Return every line of the data exactly as it appears.

+-------+

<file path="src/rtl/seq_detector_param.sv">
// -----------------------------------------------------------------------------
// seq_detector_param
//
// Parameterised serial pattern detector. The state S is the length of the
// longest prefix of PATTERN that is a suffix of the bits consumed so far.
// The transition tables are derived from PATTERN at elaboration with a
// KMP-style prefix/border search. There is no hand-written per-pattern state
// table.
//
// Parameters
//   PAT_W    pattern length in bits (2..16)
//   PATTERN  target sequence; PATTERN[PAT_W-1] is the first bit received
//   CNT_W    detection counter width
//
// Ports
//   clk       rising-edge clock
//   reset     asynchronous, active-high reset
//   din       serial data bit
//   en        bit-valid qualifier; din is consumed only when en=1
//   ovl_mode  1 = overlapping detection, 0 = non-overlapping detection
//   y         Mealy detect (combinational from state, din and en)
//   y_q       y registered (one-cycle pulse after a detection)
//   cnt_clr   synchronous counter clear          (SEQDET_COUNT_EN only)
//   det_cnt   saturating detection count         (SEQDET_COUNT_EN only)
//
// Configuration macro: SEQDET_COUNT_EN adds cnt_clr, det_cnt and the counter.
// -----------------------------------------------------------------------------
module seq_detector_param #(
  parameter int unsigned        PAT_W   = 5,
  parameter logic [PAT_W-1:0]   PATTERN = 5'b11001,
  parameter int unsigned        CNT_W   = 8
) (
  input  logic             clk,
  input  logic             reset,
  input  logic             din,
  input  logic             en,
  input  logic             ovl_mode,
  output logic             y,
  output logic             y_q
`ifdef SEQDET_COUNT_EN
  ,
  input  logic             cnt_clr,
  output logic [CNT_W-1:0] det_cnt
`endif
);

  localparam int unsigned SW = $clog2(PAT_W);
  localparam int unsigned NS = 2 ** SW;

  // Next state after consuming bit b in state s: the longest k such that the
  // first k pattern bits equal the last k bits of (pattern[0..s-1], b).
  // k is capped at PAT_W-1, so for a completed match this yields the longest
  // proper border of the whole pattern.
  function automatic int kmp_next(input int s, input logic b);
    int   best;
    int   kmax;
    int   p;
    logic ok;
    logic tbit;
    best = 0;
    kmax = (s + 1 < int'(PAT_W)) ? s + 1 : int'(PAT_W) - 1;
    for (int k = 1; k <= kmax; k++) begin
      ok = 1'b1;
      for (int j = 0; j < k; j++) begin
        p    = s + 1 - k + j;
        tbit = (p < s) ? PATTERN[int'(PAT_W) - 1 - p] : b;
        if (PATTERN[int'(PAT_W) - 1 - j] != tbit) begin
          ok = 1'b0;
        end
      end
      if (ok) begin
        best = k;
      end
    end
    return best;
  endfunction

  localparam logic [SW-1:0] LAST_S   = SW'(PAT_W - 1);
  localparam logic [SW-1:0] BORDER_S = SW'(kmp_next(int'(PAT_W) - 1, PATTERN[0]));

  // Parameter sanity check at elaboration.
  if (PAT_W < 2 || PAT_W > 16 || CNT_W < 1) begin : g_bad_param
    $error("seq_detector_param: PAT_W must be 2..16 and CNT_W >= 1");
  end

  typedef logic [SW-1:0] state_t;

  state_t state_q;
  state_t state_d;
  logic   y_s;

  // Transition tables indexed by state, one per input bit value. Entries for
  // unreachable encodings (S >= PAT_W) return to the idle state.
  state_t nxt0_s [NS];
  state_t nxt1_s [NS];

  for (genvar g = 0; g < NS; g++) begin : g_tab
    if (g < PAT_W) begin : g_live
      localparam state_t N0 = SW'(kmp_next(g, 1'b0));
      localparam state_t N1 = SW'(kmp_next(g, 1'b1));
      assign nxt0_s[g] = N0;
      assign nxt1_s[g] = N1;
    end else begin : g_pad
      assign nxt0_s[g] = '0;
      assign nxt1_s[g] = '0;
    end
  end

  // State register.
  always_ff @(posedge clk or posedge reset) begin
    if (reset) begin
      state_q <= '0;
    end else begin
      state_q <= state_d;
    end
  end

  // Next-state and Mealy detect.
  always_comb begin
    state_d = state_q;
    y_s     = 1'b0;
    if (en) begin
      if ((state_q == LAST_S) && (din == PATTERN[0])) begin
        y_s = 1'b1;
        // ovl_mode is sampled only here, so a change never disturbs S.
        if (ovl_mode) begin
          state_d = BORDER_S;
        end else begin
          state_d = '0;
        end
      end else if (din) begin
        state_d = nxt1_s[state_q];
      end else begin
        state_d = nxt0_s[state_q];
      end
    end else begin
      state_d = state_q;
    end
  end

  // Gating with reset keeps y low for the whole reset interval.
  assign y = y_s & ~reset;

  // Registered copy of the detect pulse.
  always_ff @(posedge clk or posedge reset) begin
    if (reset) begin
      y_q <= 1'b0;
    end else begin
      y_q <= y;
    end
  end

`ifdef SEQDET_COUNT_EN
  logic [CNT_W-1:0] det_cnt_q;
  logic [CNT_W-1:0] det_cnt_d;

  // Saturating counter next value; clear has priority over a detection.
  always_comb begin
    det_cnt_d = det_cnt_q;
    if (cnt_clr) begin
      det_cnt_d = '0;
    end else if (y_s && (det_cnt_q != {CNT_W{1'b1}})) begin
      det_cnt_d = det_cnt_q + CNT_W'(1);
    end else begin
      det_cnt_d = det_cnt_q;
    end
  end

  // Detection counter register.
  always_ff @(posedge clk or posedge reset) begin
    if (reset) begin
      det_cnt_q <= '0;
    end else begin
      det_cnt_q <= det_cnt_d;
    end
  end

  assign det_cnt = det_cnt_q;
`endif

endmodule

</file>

+-------+

-- OUTPUT FOR THIS TASK --
<file path="src/rtl/seq_detector_param.sv">
// -----------------------------------------------------------------------------
// seq_detector_param
//
// Parameterised serial pattern detector. The state S is the length of the
// longest prefix of PATTERN that is a suffix of the bits consumed so far.
// The transition tables are derived from PATTERN at elaboration with a
// KMP-style prefix/border search. There is no hand-written per-pattern state
// table.
//
// Parameters
//   PAT_W    pattern length in bits (2..16)
//   PATTERN  target sequence; PATTERN[PAT_W-1] is the first bit received
//   CNT_W    detection counter width
//
// Ports
//   clk       rising-edge clock
//   reset     asynchronous, active-high reset
//   din       serial data bit
//   en        bit-valid qualifier; din is consumed only when en=1
//   ovl_mode  1 = overlapping detection, 0 = non-overlapping detection
//   y         Mealy detect (combinational from state, din and en)
//   y_q       y registered (one-cycle pulse after a detection)
//   cnt_clr   synchronous counter clear          (SEQDET_COUNT_EN only)
//   det_cnt   saturating detection count         (SEQDET_COUNT_EN only)
//
// Configuration macro: SEQDET_COUNT_EN adds cnt_clr, det_cnt and the counter.
// -----------------------------------------------------------------------------
module seq_detector_param #(
  parameter int unsigned        PAT_W   = 5,
  parameter logic [PAT_W-1:0]   PATTERN = 5'b11001,
  parameter int unsigned        CNT_W   = 8
) (
  input  logic             clk,
  input  logic             reset,
  input  logic             din,
  input  logic             en,
  input  logic             ovl_mode,
  output logic             y,
  output logic             y_q
`ifdef SEQDET_COUNT_EN
  ,
  input  logic             cnt_clr,
  output logic [CNT_W-1:0] det_cnt
`endif
);

  localparam int unsigned SW = $clog2(PAT_W);
  localparam int unsigned NS = 2 ** SW;

  // Next state after consuming bit b in state s: the longest k such that the
  // first k pattern bits equal the last k bits of (pattern[0..s-1], b).
  // k is capped at PAT_W-1, so for a completed match this yields the longest
  // proper border of the whole pattern.
  function automatic int kmp_next(input int s, input logic b);
    int   best;
    int   kmax;
    int   p;
    logic ok;
    logic tbit;
    best = 0;
    kmax = (s + 1 < int'(PAT_W)) ? s + 1 : int'(PAT_W) - 1;
    for (int k = 1; k <= kmax; k++) begin
      ok = 1'b1;
      for (int j = 0; j < k; j++) begin
        p    = s + 1 - k + j;
        tbit = (p < s) ? PATTERN[int'(PAT_W) - 1 - p] : b;
        if (PATTERN[int'(PAT_W) - 1 - j] != tbit) begin
          ok = 1'b0;
        end
      end
      if (ok) begin
        best = k;
      end
    end
    return best;
  endfunction

  localparam logic [SW-1:0] LAST_S   = SW'(PAT_W - 1);
  localparam logic [SW-1:0] BORDER_S = SW'(kmp_next(int'(PAT_W) - 1, PATTERN[0]));

  // Parameter sanity check at elaboration.
  if (PAT_W < 2 || PAT_W > 16 || CNT_W < 1) begin : g_bad_param
    $error("seq_detector_param: PAT_W must be 2..16 and CNT_W >= 1");
  end

  typedef logic [SW-1:0] state_t;

  state_t state_q;
  state_t state_d;
  logic   y_s;

  // Transition tables indexed by state, one per input bit value. Entries for
  // unreachable encodings (S >= PAT_W) return to the idle state.
  state_t nxt0_s [NS];
  state_t nxt1_s [NS];

  for (genvar g = 0; g < NS; g++) begin : g_tab
    if (g < PAT_W) begin : g_live
      localparam state_t N0 = SW'(kmp_next(g, 1'b0));
      localparam state_t N1 = SW'(kmp_next(g, 1'b1));
      assign nxt0_s[g] = N0;
      assign nxt1_s[g] = N1;
    end else begin : g_pad
      assign nxt0_s[g] = '0;
      assign nxt1_s[g] = '0;
    end
  end

  // State register.
  always_ff @(posedge clk or posedge reset) begin
    if (reset) begin
      state_q <= '0;
    end else begin
      state_q <= state_d;
    end
  end

  // Next-state and Mealy detect.
  always_comb begin
    state_d = state_q;
    y_s     = 1'b0;
    if (en) begin
      if ((state_q == LAST_S) && (din == PATTERN[0])) begin
        y_s = 1'b1;
        // ovl_mode is sampled only here, so a change never disturbs S.
        if (ovl_mode) begin
          state_d = BORDER_S;
        end else begin
          state_d = '0;
        end
      end else if (din) begin
        state_d = nxt1_s[state_q];
      end else begin
        state_d = nxt0_s[state_q];
      end
    end else begin
      state_d = state_q;
    end
  end

  // Gating with reset keeps y low for the whole reset interval.
  assign y = y_s & ~reset;

  // Registered copy of the detect pulse.
  always_ff @(posedge clk or posedge reset) begin
    if (reset) begin
      y_q <= 1'b0;
    end else begin
      y_q <= y;
    end
  end

`ifdef SEQDET_COUNT_EN
  logic [CNT_W-1:0] det_cnt_q;
  logic [CNT_W-1:0] det_cnt_d;

  // Saturating counter next value; clear has priority over a detection.
  always_comb begin
    det_cnt_d = det_cnt_q;
    if (cnt_clr) begin
      det_cnt_d = '0;
    end else if (y_s && (det_cnt_q != {CNT_W{1'b1}})) begin
      det_cnt_d = det_cnt_q + CNT_W'(1);
    end else begin
      det_cnt_d = det_cnt_q;
    end
  end

  // Detection counter register.
  always_ff @(posedge clk or posedge reset) begin
    if (reset) begin
      det_cnt_q <= '0;
    end else begin
      det_cnt_q <= det_cnt_d;
    end
  end

  assign det_cnt = det_cnt_q;
`endif

endmodule

</file>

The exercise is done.